Obudź się
Wiesz, właściwie nie znam słów odpowiednich
albo może i znam ale nie jestem w stanie wyrazić nienawiści do Ciebie.
Już tyle lat jestem zostawiona sama sobie.
Szukam się, szukam spokoju w głowie.
I jak widać nie jestem zdolna na tyle, żeby Cię prosić abyś mnie zostawił. A może to ja Ciebie nie potrafię zostawić. Wiem, że z tobą w głowie nie znajdę spokoju. Nigdy.
Więc proszę abyś ją opuścił.
Jak lokator opuszcza wynajęte mieszkanie po upływie terminu najmu, jak turysta opuszcza kraj, do którego poleciał na wakacje albo jak opuszczamy restauracje po skończonym obiedzie. Mimo, że wszystkie te rzeczy mogą wracać we wspomnieniach , zapamiętane jako te złe lub dobre. Zależy od doświadczeń w tych miejscach. Bo co jeśli w wynajmowanym mieszkaniu coś ciągle stukało albo, jeśli w wymarzone wakacje ciągle lało, a może jedzenie w restauracji było nie świeże.

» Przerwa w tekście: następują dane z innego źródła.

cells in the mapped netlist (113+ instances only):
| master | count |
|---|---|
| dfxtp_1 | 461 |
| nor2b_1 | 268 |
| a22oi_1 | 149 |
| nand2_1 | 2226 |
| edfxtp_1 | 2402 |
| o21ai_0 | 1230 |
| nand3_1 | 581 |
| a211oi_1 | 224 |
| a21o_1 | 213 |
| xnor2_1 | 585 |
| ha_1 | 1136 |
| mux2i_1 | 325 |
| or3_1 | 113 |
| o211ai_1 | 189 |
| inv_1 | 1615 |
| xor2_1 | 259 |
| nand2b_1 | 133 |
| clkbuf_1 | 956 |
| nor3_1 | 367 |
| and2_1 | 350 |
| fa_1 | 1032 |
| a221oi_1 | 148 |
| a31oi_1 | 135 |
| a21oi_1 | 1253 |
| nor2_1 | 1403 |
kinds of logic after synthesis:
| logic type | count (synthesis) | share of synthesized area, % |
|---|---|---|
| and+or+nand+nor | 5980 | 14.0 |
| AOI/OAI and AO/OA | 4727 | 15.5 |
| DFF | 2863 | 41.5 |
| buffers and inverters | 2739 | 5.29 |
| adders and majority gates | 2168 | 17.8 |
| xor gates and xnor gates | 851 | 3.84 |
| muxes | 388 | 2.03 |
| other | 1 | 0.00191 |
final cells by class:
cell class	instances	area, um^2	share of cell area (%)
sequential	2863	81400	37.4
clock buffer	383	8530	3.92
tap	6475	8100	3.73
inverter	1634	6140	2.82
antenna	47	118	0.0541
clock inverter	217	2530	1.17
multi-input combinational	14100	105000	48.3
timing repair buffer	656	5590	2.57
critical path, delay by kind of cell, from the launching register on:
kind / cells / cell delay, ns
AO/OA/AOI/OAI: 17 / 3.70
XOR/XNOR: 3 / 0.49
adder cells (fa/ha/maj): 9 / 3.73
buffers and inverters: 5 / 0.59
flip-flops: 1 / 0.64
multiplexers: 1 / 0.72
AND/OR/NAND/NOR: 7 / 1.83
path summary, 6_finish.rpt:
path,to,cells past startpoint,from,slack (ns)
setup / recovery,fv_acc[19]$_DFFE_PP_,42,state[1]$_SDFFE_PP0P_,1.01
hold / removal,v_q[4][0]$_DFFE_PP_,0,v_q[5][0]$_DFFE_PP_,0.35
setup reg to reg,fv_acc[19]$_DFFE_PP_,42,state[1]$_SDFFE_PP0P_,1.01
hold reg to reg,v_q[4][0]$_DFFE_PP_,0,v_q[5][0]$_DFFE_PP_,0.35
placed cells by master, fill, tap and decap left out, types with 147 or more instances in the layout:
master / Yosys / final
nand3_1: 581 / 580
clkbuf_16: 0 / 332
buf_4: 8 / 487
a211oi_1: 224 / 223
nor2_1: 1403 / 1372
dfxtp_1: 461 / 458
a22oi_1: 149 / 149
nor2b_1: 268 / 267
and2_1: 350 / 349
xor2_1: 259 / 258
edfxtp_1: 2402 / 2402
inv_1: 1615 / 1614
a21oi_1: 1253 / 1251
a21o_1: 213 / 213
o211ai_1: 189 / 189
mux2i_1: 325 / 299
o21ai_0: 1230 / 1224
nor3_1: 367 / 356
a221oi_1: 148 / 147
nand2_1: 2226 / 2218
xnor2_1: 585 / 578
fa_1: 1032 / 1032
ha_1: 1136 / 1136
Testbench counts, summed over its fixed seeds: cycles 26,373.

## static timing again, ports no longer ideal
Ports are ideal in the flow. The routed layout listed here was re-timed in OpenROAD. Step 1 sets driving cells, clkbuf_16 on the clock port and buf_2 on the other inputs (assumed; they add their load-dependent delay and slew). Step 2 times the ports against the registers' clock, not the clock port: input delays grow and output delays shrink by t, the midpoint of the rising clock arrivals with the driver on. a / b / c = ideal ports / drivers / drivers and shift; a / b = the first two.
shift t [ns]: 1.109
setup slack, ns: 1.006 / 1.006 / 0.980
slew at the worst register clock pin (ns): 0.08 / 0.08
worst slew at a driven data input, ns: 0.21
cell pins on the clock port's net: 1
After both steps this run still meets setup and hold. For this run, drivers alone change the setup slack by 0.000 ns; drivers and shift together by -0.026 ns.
From an optimization exercise on the open Yosys and OpenROAD flow, aimed at small area, a short achievable clock period and few clock cycles; shortcuts taken in it are not production practice.
Only simulation tests tie the RTL to the original design; equivalence was not proved.
Power is estimated from default activity; no workload was simulated.

==> violet <==
Design dash_vm, start of the top module:
module dash_vm (
    input  wire        clk,
    input  wire        rst,           
    input  wire        start,
    input  wire [15:0] prog_len,
    output wire [15:0] prog_addr,
    input  wire [31:0] prog_data,
    input  wire [15:0] pool_len,
    output wire [15:0] pool_addr,
    input  wire [31:0] pool_data,
    output reg  [1:0]  status,
    output wire [2:0]  result_tag,
    output wire [23:0] result_data,
    output reg  [3:0]  fault_kind,
    output reg  [23:0] fault_pc
);
clock: 12.0 ns
lec_check: 0
cap_margin: 20
cell_pad_in_sites_detail_placement: 1
core_margin: 2
core_utilization: 25
gpl_routability_driven: 1
gpl_timing_driven: 1
place_density: 0.4
setup_slack_margin: 5
slew_margin: 20
run.sh (not shown) runs the stock make flow with config.mk's settings and CLKGATE_MAP_FILE= SYNTH_SCRIPT=/design/flow/synth_recipe.tcl, a recipe that flattens the netlist after the stock synthesis.
==> nickel: changes against violet <==
--- a/flow/design.v
+++ b/flow/design.v
@@ -48,12 +48,14 @@
     reg [1:0]  fp;                       
     reg [4:0]  hp;                       
     reg [31:0] ir;                       
     reg        ir_bad;                   
     reg [31:0] nx;                       
     reg [4:0]  ri;                       
+    reg [31:0] ri_oh;                    
+    reg [3:0]  fp_oh;                    
     reg [26:0] u;                        
     reg [26:0] result;
     reg [4:0]  cnt;
     reg [15:0] ka;                       
     reg [15:0] q;                        
     reg [15:0] s;                        
@@ -118,14 +120,25 @@
             endcase
         end
     endfunction
     wire [31:0] nxw = (state == S_DEC) ? prog_data : nx;
     wire [6:0]  ridx = {fp, ri};
     wire        fwd  = wq_en && (wq_addr == ridx);
-    wire [26:0] rv   = fwd ? wq_data : rfo[ridx];
-    wire        rok  = (fwd | vld[ridx]) & ~(pclr_en & pclr[ri]);
+    reg  [26:0] rraw;
+    reg         vraw;
+    integer     k;
+    always @(*) begin
+        rraw = 27'd0;
+        vraw = 1'b0;
+        for (k = 0; k < FRAMES*32; k = k + 1) begin
+            rraw = rraw | (rfo[k] & {27{ri_oh[k % 32] & fp_oh[k / 32]}});
+            vraw = vraw | (vld[k] & ri_oh[k % 32] & fp_oh[k / 32]);
+        end
+    end
+    wire [26:0] rv   = fwd ? wq_data : rraw;
+    wire        rok  = (fwd | vraw) & ~(pclr_en & |(pclr & ri_oh));
     wire [2:0]  rtag = rv[26:24];
     wire [23:0] rpay = rv[23:0];
     wire        w0   = wq_en && (wq_addr == 7'd0);
     wire        vld0 = (vld[0] | w0) & ~(pclr_en && fp == 2'd0 && pclr[0]);
     wire [26:0] rf0  = w0 ? wq_data : rfo[0];
     wire [3:0]  pk   = pool_data[31:28];
@@ -210,12 +223,14 @@
             ir     <= w;
             ir_bad <= enc_bad(w);
             ka     <= w[15:0];
             q      <= w[15:0];
             ri     <= (w[31:28] == OP_MATCH) ? w[27:23] :
                       (w[31:28] == OP_RET)   ? 5'd0 : w[22:18];
+            ri_oh  <= 32'd1 << ((w[31:28] == OP_MATCH) ? w[27:23] :
+                                (w[31:28] == OP_RET)   ? 5'd0 : w[22:18]);
         end
     endtask
     task next_pc;
         begin
             pc    <= pc1;
             pa    <= jmp_nx ? jt_nx : ret_nx ? ret_t : pc[15:0] + 16'd3;
@@ -244,12 +259,15 @@
             pa      <= pc[15:0] + 16'd2 + ci[15:0];
             state   <= S_MF;
         end
     endtask
     task next_case;
         begin
+            case_vars <= 32'd0;
+            bm        <= 32'd0;
+            bmu       <= 32'd0;
             ci    <= ci + 24'd1;
             cs    <= q + 16'd1;
             pa    <= pc[15:0] + 16'd2 + ci[15:0];
             state <= S_MC_D;
             if (last_case) fault(F_NOMATCH);
         end
@@ -262,12 +280,13 @@
                 next_pc;
             end else if (op == OP_CALLCL && clo_k != 5'd0) begin
                 cnt   <= 5'd0;
                 state <= S_CAP;
             end else begin
                 fp           <= fpn;
+                fp_oh        <= {fp_oh[2:0], fp_oh[3]};
                 ret_pc[fpn]  <= pc1;
                 ret_reg[fpn] <= fa;
                 if (op == OP_CALL || pa_tgt) jump_rd((op == OP_CALL) ? u[23:0] : clo_pc);
                 else jump(clo_pc);
             end
         end
@@ -282,13 +301,13 @@
         end
     endtask
     always @(posedge clk) begin
         vclr = {FRAMES*32{1'b0}};
         if (pclr_en) vclr[{fp, 5'd0} +: 32] = pclr;
         pclr_en <= 1'b0;
-        pclr    <= (state == S_MC_D) ? tried : (tried & ~bm_n) | bmu_n;
+        pclr    <= (tried & ~bm_n) | bmu_n;
         flt  = 1'b0;
         fk   = 4'd0;
         wq_en <= 1'b0;
         hq_en <= 1'b0;
         if (rst) begin
             status     <= ST_IDLE;
@@ -301,12 +320,13 @@
                 fault_kind    <= 4'd0;
                 pc            <= 24'd0;
                 pa            <= 16'd1;      
                 plen          <= prog_len;
                 klen          <= pool_len;
                 fp            <= 2'd0;
+                fp_oh         <= 4'b0001;
                 hp            <= 5'd0;
                 vc_ok         <= 1'b0;
                 vclr[31:0]    = 32'hffffffff;
                 state         <= S_F2;
             end
         end else begin
@@ -353,27 +373,31 @@
                     result <= rf0;
                     status <= ST_HALT;
                 end
                 OP_RET: begin
                     wr(fp - 2'd1, ret_reg[fp], rv);
                     fp    <= fp - 2'd1;
+                    fp_oh <= {fp_oh[0], fp_oh[3:1]};
                     jump_rd(ret_pc[fp]);
                 end
                 OP_MATCH: begin
                     subj  <= rv;
                     ri    <= fb;
+                    ri_oh <= 32'd1 << fb;
                     ka    <= rpay[15:0];
                     state <= S_MB;
                 end
                 OP_ADD, OP_SUB: begin
                     ri    <= fc;
+                    ri_oh <= 32'd1 << fc;
                     state <= S_RC;
                 end
                 OP_MOVE: begin wr(fp, fa, rv); next_pc; end
                 default: begin  
                     ri      <= fb + 5'd1;
+                    ri_oh   <= 32'd1 << (fb + 5'd1);
                     pa_tgt  <= 1'b0;
                     if (op == OP_CALL) pa <= rpay[15:0];
                     hq_addr <= hp[3:0];
                     hq_data <= {T_NUM, rpay};
                     if (op != OP_MAKECL && !top_frame) vclr[{fpn, 5'd0} +: 32] = 32'hffffffff;
                     if (op == OP_MAKECL && heap_ok) hq_en <= 1'b1;
@@ -439,12 +463,13 @@
                 else if (aovf) fault(F_AOVF);
             end
             S_ARG: begin
                 if (op == OP_CALLCL) begin pa <= clo_pc[15:0]; pa_tgt <= 1'b1; end
                 cnt     <= cnt + 5'd1;
                 ri      <= ri + 5'd1;
+                ri_oh   <= {ri_oh[30:0], ri_oh[31]};
                 hq_addr <= hp[3:0] + cnt[3:0];
                 hq_data <= rv;
                 if (op == OP_MAKECL) begin
                     if (heap_ok) hq_en <= 1'b1;
                 end else if (!top_frame) begin
                     wr(fpn, cnt, rv);
@@ -460,38 +485,40 @@
             end
             S_CAP: begin
                 wr(fpn, fc + 5'd1 + cnt, cap_val);
                 cnt <= cnt + 5'd1;
                 if (cnt + 5'd1 == clo_k) begin
                     fp           <= fpn;
+                    fp_oh        <= {fp_oh[2:0], fp_oh[3]};
                     ret_pc[fpn]  <= pc1;
                     ret_reg[fpn] <= fa;
                     jump_rd(clo_pc);
                 end
             end
             S_MB: begin
                 vhit  <= vc_hit;
                 pa    <= pc[15:0] + 16'd1;   
-                q     <= rpay[15:0];
+                q     <= vc_hit ? vc_tbl + 16'd1 : rpay[15:0];
                 ka    <= rpay[15:0];
                 state <= S_MH_G;
                 if (!rok) fault(F_UNDEF);
                 else if (rtag != T_NUM) fault(F_TAG);
                 else if (rpay[23]) fault(F_IOR);
                 else if (rpay >= {8'd0, klen}) fault(F_IOR);
             end
             S_MH_G: begin
                 sroot <= pool_data;
                 ka    <= q + 16'd1;
                 state <= S_MH_D;
                 if (vhit) begin
-                    q         <= vc_tbl + 16'd1;
-                    ka        <= vc_tbl + 16'd2;
-                    cs        <= vc_tbl + 16'd1;
+                    cs        <= q;
                     ci        <= 24'd0;
                     tried     <= 32'd0;
+                    case_vars <= 32'd0;
+                    bm        <= 32'd0;
+                    bmu       <= 32'd0;
                     usec      <= 1'b1;
                     state     <= S_MC_D;
                 end
             end
             S_MH_D: begin
                 ncases   <= ppay;
@@ -523,26 +550,26 @@
                     vc_tbl <= cs - 16'd1;
                     vc_fc  <= fc;
                     q     <= cs;
                     ka    <= cs + 16'd1;
                     ci    <= 24'd0;
                     tried <= 32'd0;
+                    case_vars <= 32'd0;
+                    bm    <= 32'd0;
+                    bmu   <= 32'd0;
                     usec  <= 1'b1;
                     state <= S_MC_D;
                 end
                 if (q >= klen) fault(F_IOR);
                 else if (pk == K_MHDR || (pk == K_MVAR && root) ||
                          !(pscalar || pdhdr || pk == K_MVAR)) fault(F_TYPE);
                 else if (item_last && last_case &&
                          (bad_bind || (pk == K_MVAR && ({19'd0, fc} + {1'b0, ppay} > 25'd31))))
                     fault(F_IOR);
             end
             S_MC_D: begin
-                case_vars <= 32'd0;
-                bm        <= 32'd0;
-                bmu       <= 32'd0;
                 usec  <= 1'b0;
                 if (rscalar) begin
                     if (smatch) begin
                         finish;
                     end else begin
                         q  <= q + 16'd1;
==> zinc: changes against violet <==
--- a/flow/design.v
+++ b/flow/design.v
@@ -48,12 +48,14 @@
     reg [1:0]  fp;                       
     reg [4:0]  hp;                       
     reg [31:0] ir;                       
     reg        ir_bad;                   
     reg [31:0] nx;                       
     reg [4:0]  ri;                       
+    reg [31:0] ri_oh;                    
+    reg [3:0]  fp_oh;                    
     reg [26:0] u;                        
     reg [26:0] result;
     reg [4:0]  cnt;
     reg [15:0] ka;                       
     reg [15:0] q;                        
     reg [15:0] s;                        
@@ -118,14 +120,25 @@
             endcase
         end
     endfunction
     wire [31:0] nxw = (state == S_DEC) ? prog_data : nx;
     wire [6:0]  ridx = {fp, ri};
     wire        fwd  = wq_en && (wq_addr == ridx);
-    wire [26:0] rv   = fwd ? wq_data : rfo[ridx];
-    wire        rok  = (fwd | vld[ridx]) & ~(pclr_en & pclr[ri]);
+    reg  [26:0] rraw;
+    reg         vraw;
+    integer     k;
+    always @(*) begin
+        rraw = 27'd0;
+        vraw = 1'b0;
+        for (k = 0; k < FRAMES*32; k = k + 1) begin
+            rraw = rraw | (rfo[k] & {27{ri_oh[k % 32] & fp_oh[k / 32]}});
+            vraw = vraw | (vld[k] & ri_oh[k % 32] & fp_oh[k / 32]);
+        end
+    end
+    wire [26:0] rv   = fwd ? wq_data : rraw;
+    wire        rok  = (fwd | vraw) & ~(pclr_en & |(pclr & ri_oh));
     wire [2:0]  rtag = rv[26:24];
     wire [23:0] rpay = rv[23:0];
     wire        w0   = wq_en && (wq_addr == 7'd0);
     wire        vld0 = (vld[0] | w0) & ~(pclr_en && fp == 2'd0 && pclr[0]);
     wire [26:0] rf0  = w0 ? wq_data : rfo[0];
     wire [3:0]  pk   = pool_data[31:28];
@@ -210,12 +223,14 @@
             ir     <= w;
             ir_bad <= enc_bad(w);
             ka     <= w[15:0];
             q      <= w[15:0];
             ri     <= (w[31:28] == OP_MATCH) ? w[27:23] :
                       (w[31:28] == OP_RET)   ? 5'd0 : w[22:18];
+            ri_oh  <= 32'd1 << ((w[31:28] == OP_MATCH) ? w[27:23] :
+                                (w[31:28] == OP_RET)   ? 5'd0 : w[22:18]);
         end
     endtask
     task next_pc;
         begin
             pc    <= pc1;
             pa    <= jmp_nx ? jt_nx : ret_nx ? ret_t : pc[15:0] + 16'd3;
@@ -262,12 +277,13 @@
                 next_pc;
             end else if (op == OP_CALLCL && clo_k != 5'd0) begin
                 cnt   <= 5'd0;
                 state <= S_CAP;
             end else begin
                 fp           <= fpn;
+                fp_oh        <= {fp_oh[2:0], fp_oh[3]};
                 ret_pc[fpn]  <= pc1;
                 ret_reg[fpn] <= fa;
                 if (op == OP_CALL || pa_tgt) jump_rd((op == OP_CALL) ? u[23:0] : clo_pc);
                 else jump(clo_pc);
             end
         end
@@ -301,12 +317,13 @@
                 fault_kind    <= 4'd0;
                 pc            <= 24'd0;
                 pa            <= 16'd1;      
                 plen          <= prog_len;
                 klen          <= pool_len;
                 fp            <= 2'd0;
+                fp_oh         <= 4'b0001;
                 hp            <= 5'd0;
                 vc_ok         <= 1'b0;
                 vclr[31:0]    = 32'hffffffff;
                 state         <= S_F2;
             end
         end else begin
@@ -353,27 +370,31 @@
                     result <= rf0;
                     status <= ST_HALT;
                 end
                 OP_RET: begin
                     wr(fp - 2'd1, ret_reg[fp], rv);
                     fp    <= fp - 2'd1;
+                    fp_oh <= {fp_oh[0], fp_oh[3:1]};
                     jump_rd(ret_pc[fp]);
                 end
                 OP_MATCH: begin
                     subj  <= rv;
                     ri    <= fb;
+                    ri_oh <= 32'd1 << fb;
                     ka    <= rpay[15:0];
                     state <= S_MB;
                 end
                 OP_ADD, OP_SUB: begin
                     ri    <= fc;
+                    ri_oh <= 32'd1 << fc;
                     state <= S_RC;
                 end
                 OP_MOVE: begin wr(fp, fa, rv); next_pc; end
                 default: begin  
                     ri      <= fb + 5'd1;
+                    ri_oh   <= 32'd1 << (fb + 5'd1);
                     pa_tgt  <= 1'b0;
                     if (op == OP_CALL) pa <= rpay[15:0];
                     hq_addr <= hp[3:0];
                     hq_data <= {T_NUM, rpay};
                     if (op != OP_MAKECL && !top_frame) vclr[{fpn, 5'd0} +: 32] = 32'hffffffff;
                     if (op == OP_MAKECL && heap_ok) hq_en <= 1'b1;
@@ -439,12 +460,13 @@
                 else if (aovf) fault(F_AOVF);
             end
             S_ARG: begin
                 if (op == OP_CALLCL) begin pa <= clo_pc[15:0]; pa_tgt <= 1'b1; end
                 cnt     <= cnt + 5'd1;
                 ri      <= ri + 5'd1;
+                ri_oh   <= {ri_oh[30:0], ri_oh[31]};
                 hq_addr <= hp[3:0] + cnt[3:0];
                 hq_data <= rv;
                 if (op == OP_MAKECL) begin
                     if (heap_ok) hq_en <= 1'b1;
                 end else if (!top_frame) begin
                     wr(fpn, cnt, rv);
@@ -460,12 +482,13 @@
             end
             S_CAP: begin
                 wr(fpn, fc + 5'd1 + cnt, cap_val);
                 cnt <= cnt + 5'd1;
                 if (cnt + 5'd1 == clo_k) begin
                     fp           <= fpn;
+                    fp_oh        <= {fp_oh[2:0], fp_oh[3]};
                     ret_pc[fpn]  <= pc1;
                     ret_reg[fpn] <= fa;
                     jump_rd(clo_pc);
                 end
             end
             S_MB: begin
==> comparison <==
Fmax: violet < zinc < nickel. The highest die area belongs to zinc, the lowest to violet. First-iteration DRC count: violet is higher than nickel (about 26%). Register-to-register slack, highest first: nickel, zinc, violet. In sequential power, zinc and violet hardly differ. Count of clock-buffer cells in the layout: zinc > violet > nickel. The highest utilization belongs to violet, the lowest to zinc.
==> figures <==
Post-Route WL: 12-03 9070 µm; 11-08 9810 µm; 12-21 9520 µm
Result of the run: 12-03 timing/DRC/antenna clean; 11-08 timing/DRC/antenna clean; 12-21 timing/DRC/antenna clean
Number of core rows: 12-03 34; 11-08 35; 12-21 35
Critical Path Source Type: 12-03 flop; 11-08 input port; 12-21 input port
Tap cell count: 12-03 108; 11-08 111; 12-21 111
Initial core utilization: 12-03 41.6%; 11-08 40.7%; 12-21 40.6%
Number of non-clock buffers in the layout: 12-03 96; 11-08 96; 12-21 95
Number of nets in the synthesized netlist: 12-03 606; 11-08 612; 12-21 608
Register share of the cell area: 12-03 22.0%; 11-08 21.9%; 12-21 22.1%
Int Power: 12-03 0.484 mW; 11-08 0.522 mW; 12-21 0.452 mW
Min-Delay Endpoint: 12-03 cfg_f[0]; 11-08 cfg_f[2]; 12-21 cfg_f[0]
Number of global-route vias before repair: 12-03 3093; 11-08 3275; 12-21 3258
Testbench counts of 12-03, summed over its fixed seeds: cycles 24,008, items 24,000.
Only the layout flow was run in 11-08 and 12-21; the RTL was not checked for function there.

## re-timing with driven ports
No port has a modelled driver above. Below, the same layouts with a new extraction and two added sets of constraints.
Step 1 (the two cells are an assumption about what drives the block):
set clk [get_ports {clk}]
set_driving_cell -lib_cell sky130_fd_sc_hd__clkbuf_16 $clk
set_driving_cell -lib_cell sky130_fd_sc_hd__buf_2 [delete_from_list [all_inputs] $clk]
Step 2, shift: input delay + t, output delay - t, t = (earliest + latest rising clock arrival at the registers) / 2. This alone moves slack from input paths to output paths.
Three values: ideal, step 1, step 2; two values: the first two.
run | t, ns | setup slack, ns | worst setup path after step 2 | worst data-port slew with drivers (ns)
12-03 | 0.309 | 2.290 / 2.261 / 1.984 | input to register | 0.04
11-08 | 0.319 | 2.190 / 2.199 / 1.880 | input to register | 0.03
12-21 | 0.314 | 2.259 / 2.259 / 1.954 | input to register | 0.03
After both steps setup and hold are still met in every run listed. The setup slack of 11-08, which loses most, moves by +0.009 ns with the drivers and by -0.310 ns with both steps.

Posmak pozostanie, mieszkanie już zawsze będzie tym nawiedzonym, kraj jednak nie taki ciepły i będziemy wiedzieli, która restauracje omijać. Zawsze coś pozostaje, ślady raz widoczne bardziej, raz mniej .
A ja, widziałam Cię , takiego idealnego.
Ale tylko widziałam , bo przecież dotknąć Cię nie mogłam.
Może gdybym dotknęła, bym się zraziła.
Poczułabym odrazę, może byłbyś zimny ja lód.
Może wtedy rzadziej bym myślała o Tobie.
Albo może i wcale.
I wiesz co ?
Może gdybym kiedyś, celowo bądź przypadkiem, pomyślała o Tobie, to nie czułabym takiej nienawiści.
Tylko jeszcze nie wiem, czy do Ciebie, czy do siebie .
Bo może gdybyś dał się dotknąć, okazało by się, że wcale do idealnych nie należysz , bo przecież mówią , że ideałów nie ma.
A ja bym się obudziła. Przejrzała na oczy.
I już bym wtedy wiedziała to , czego teraz nie wiem.
I już bym nie wracała do Ciebie tak często.
Może tak bardzo byś mi nie zbrzydł.
Bo teraz jak myślę o Tobie , to płakać mi się chce,
ze złości. Do siebie.
Za to, że tak bardzo , nierealnie wbiłam sobie Ciebie na tak długo.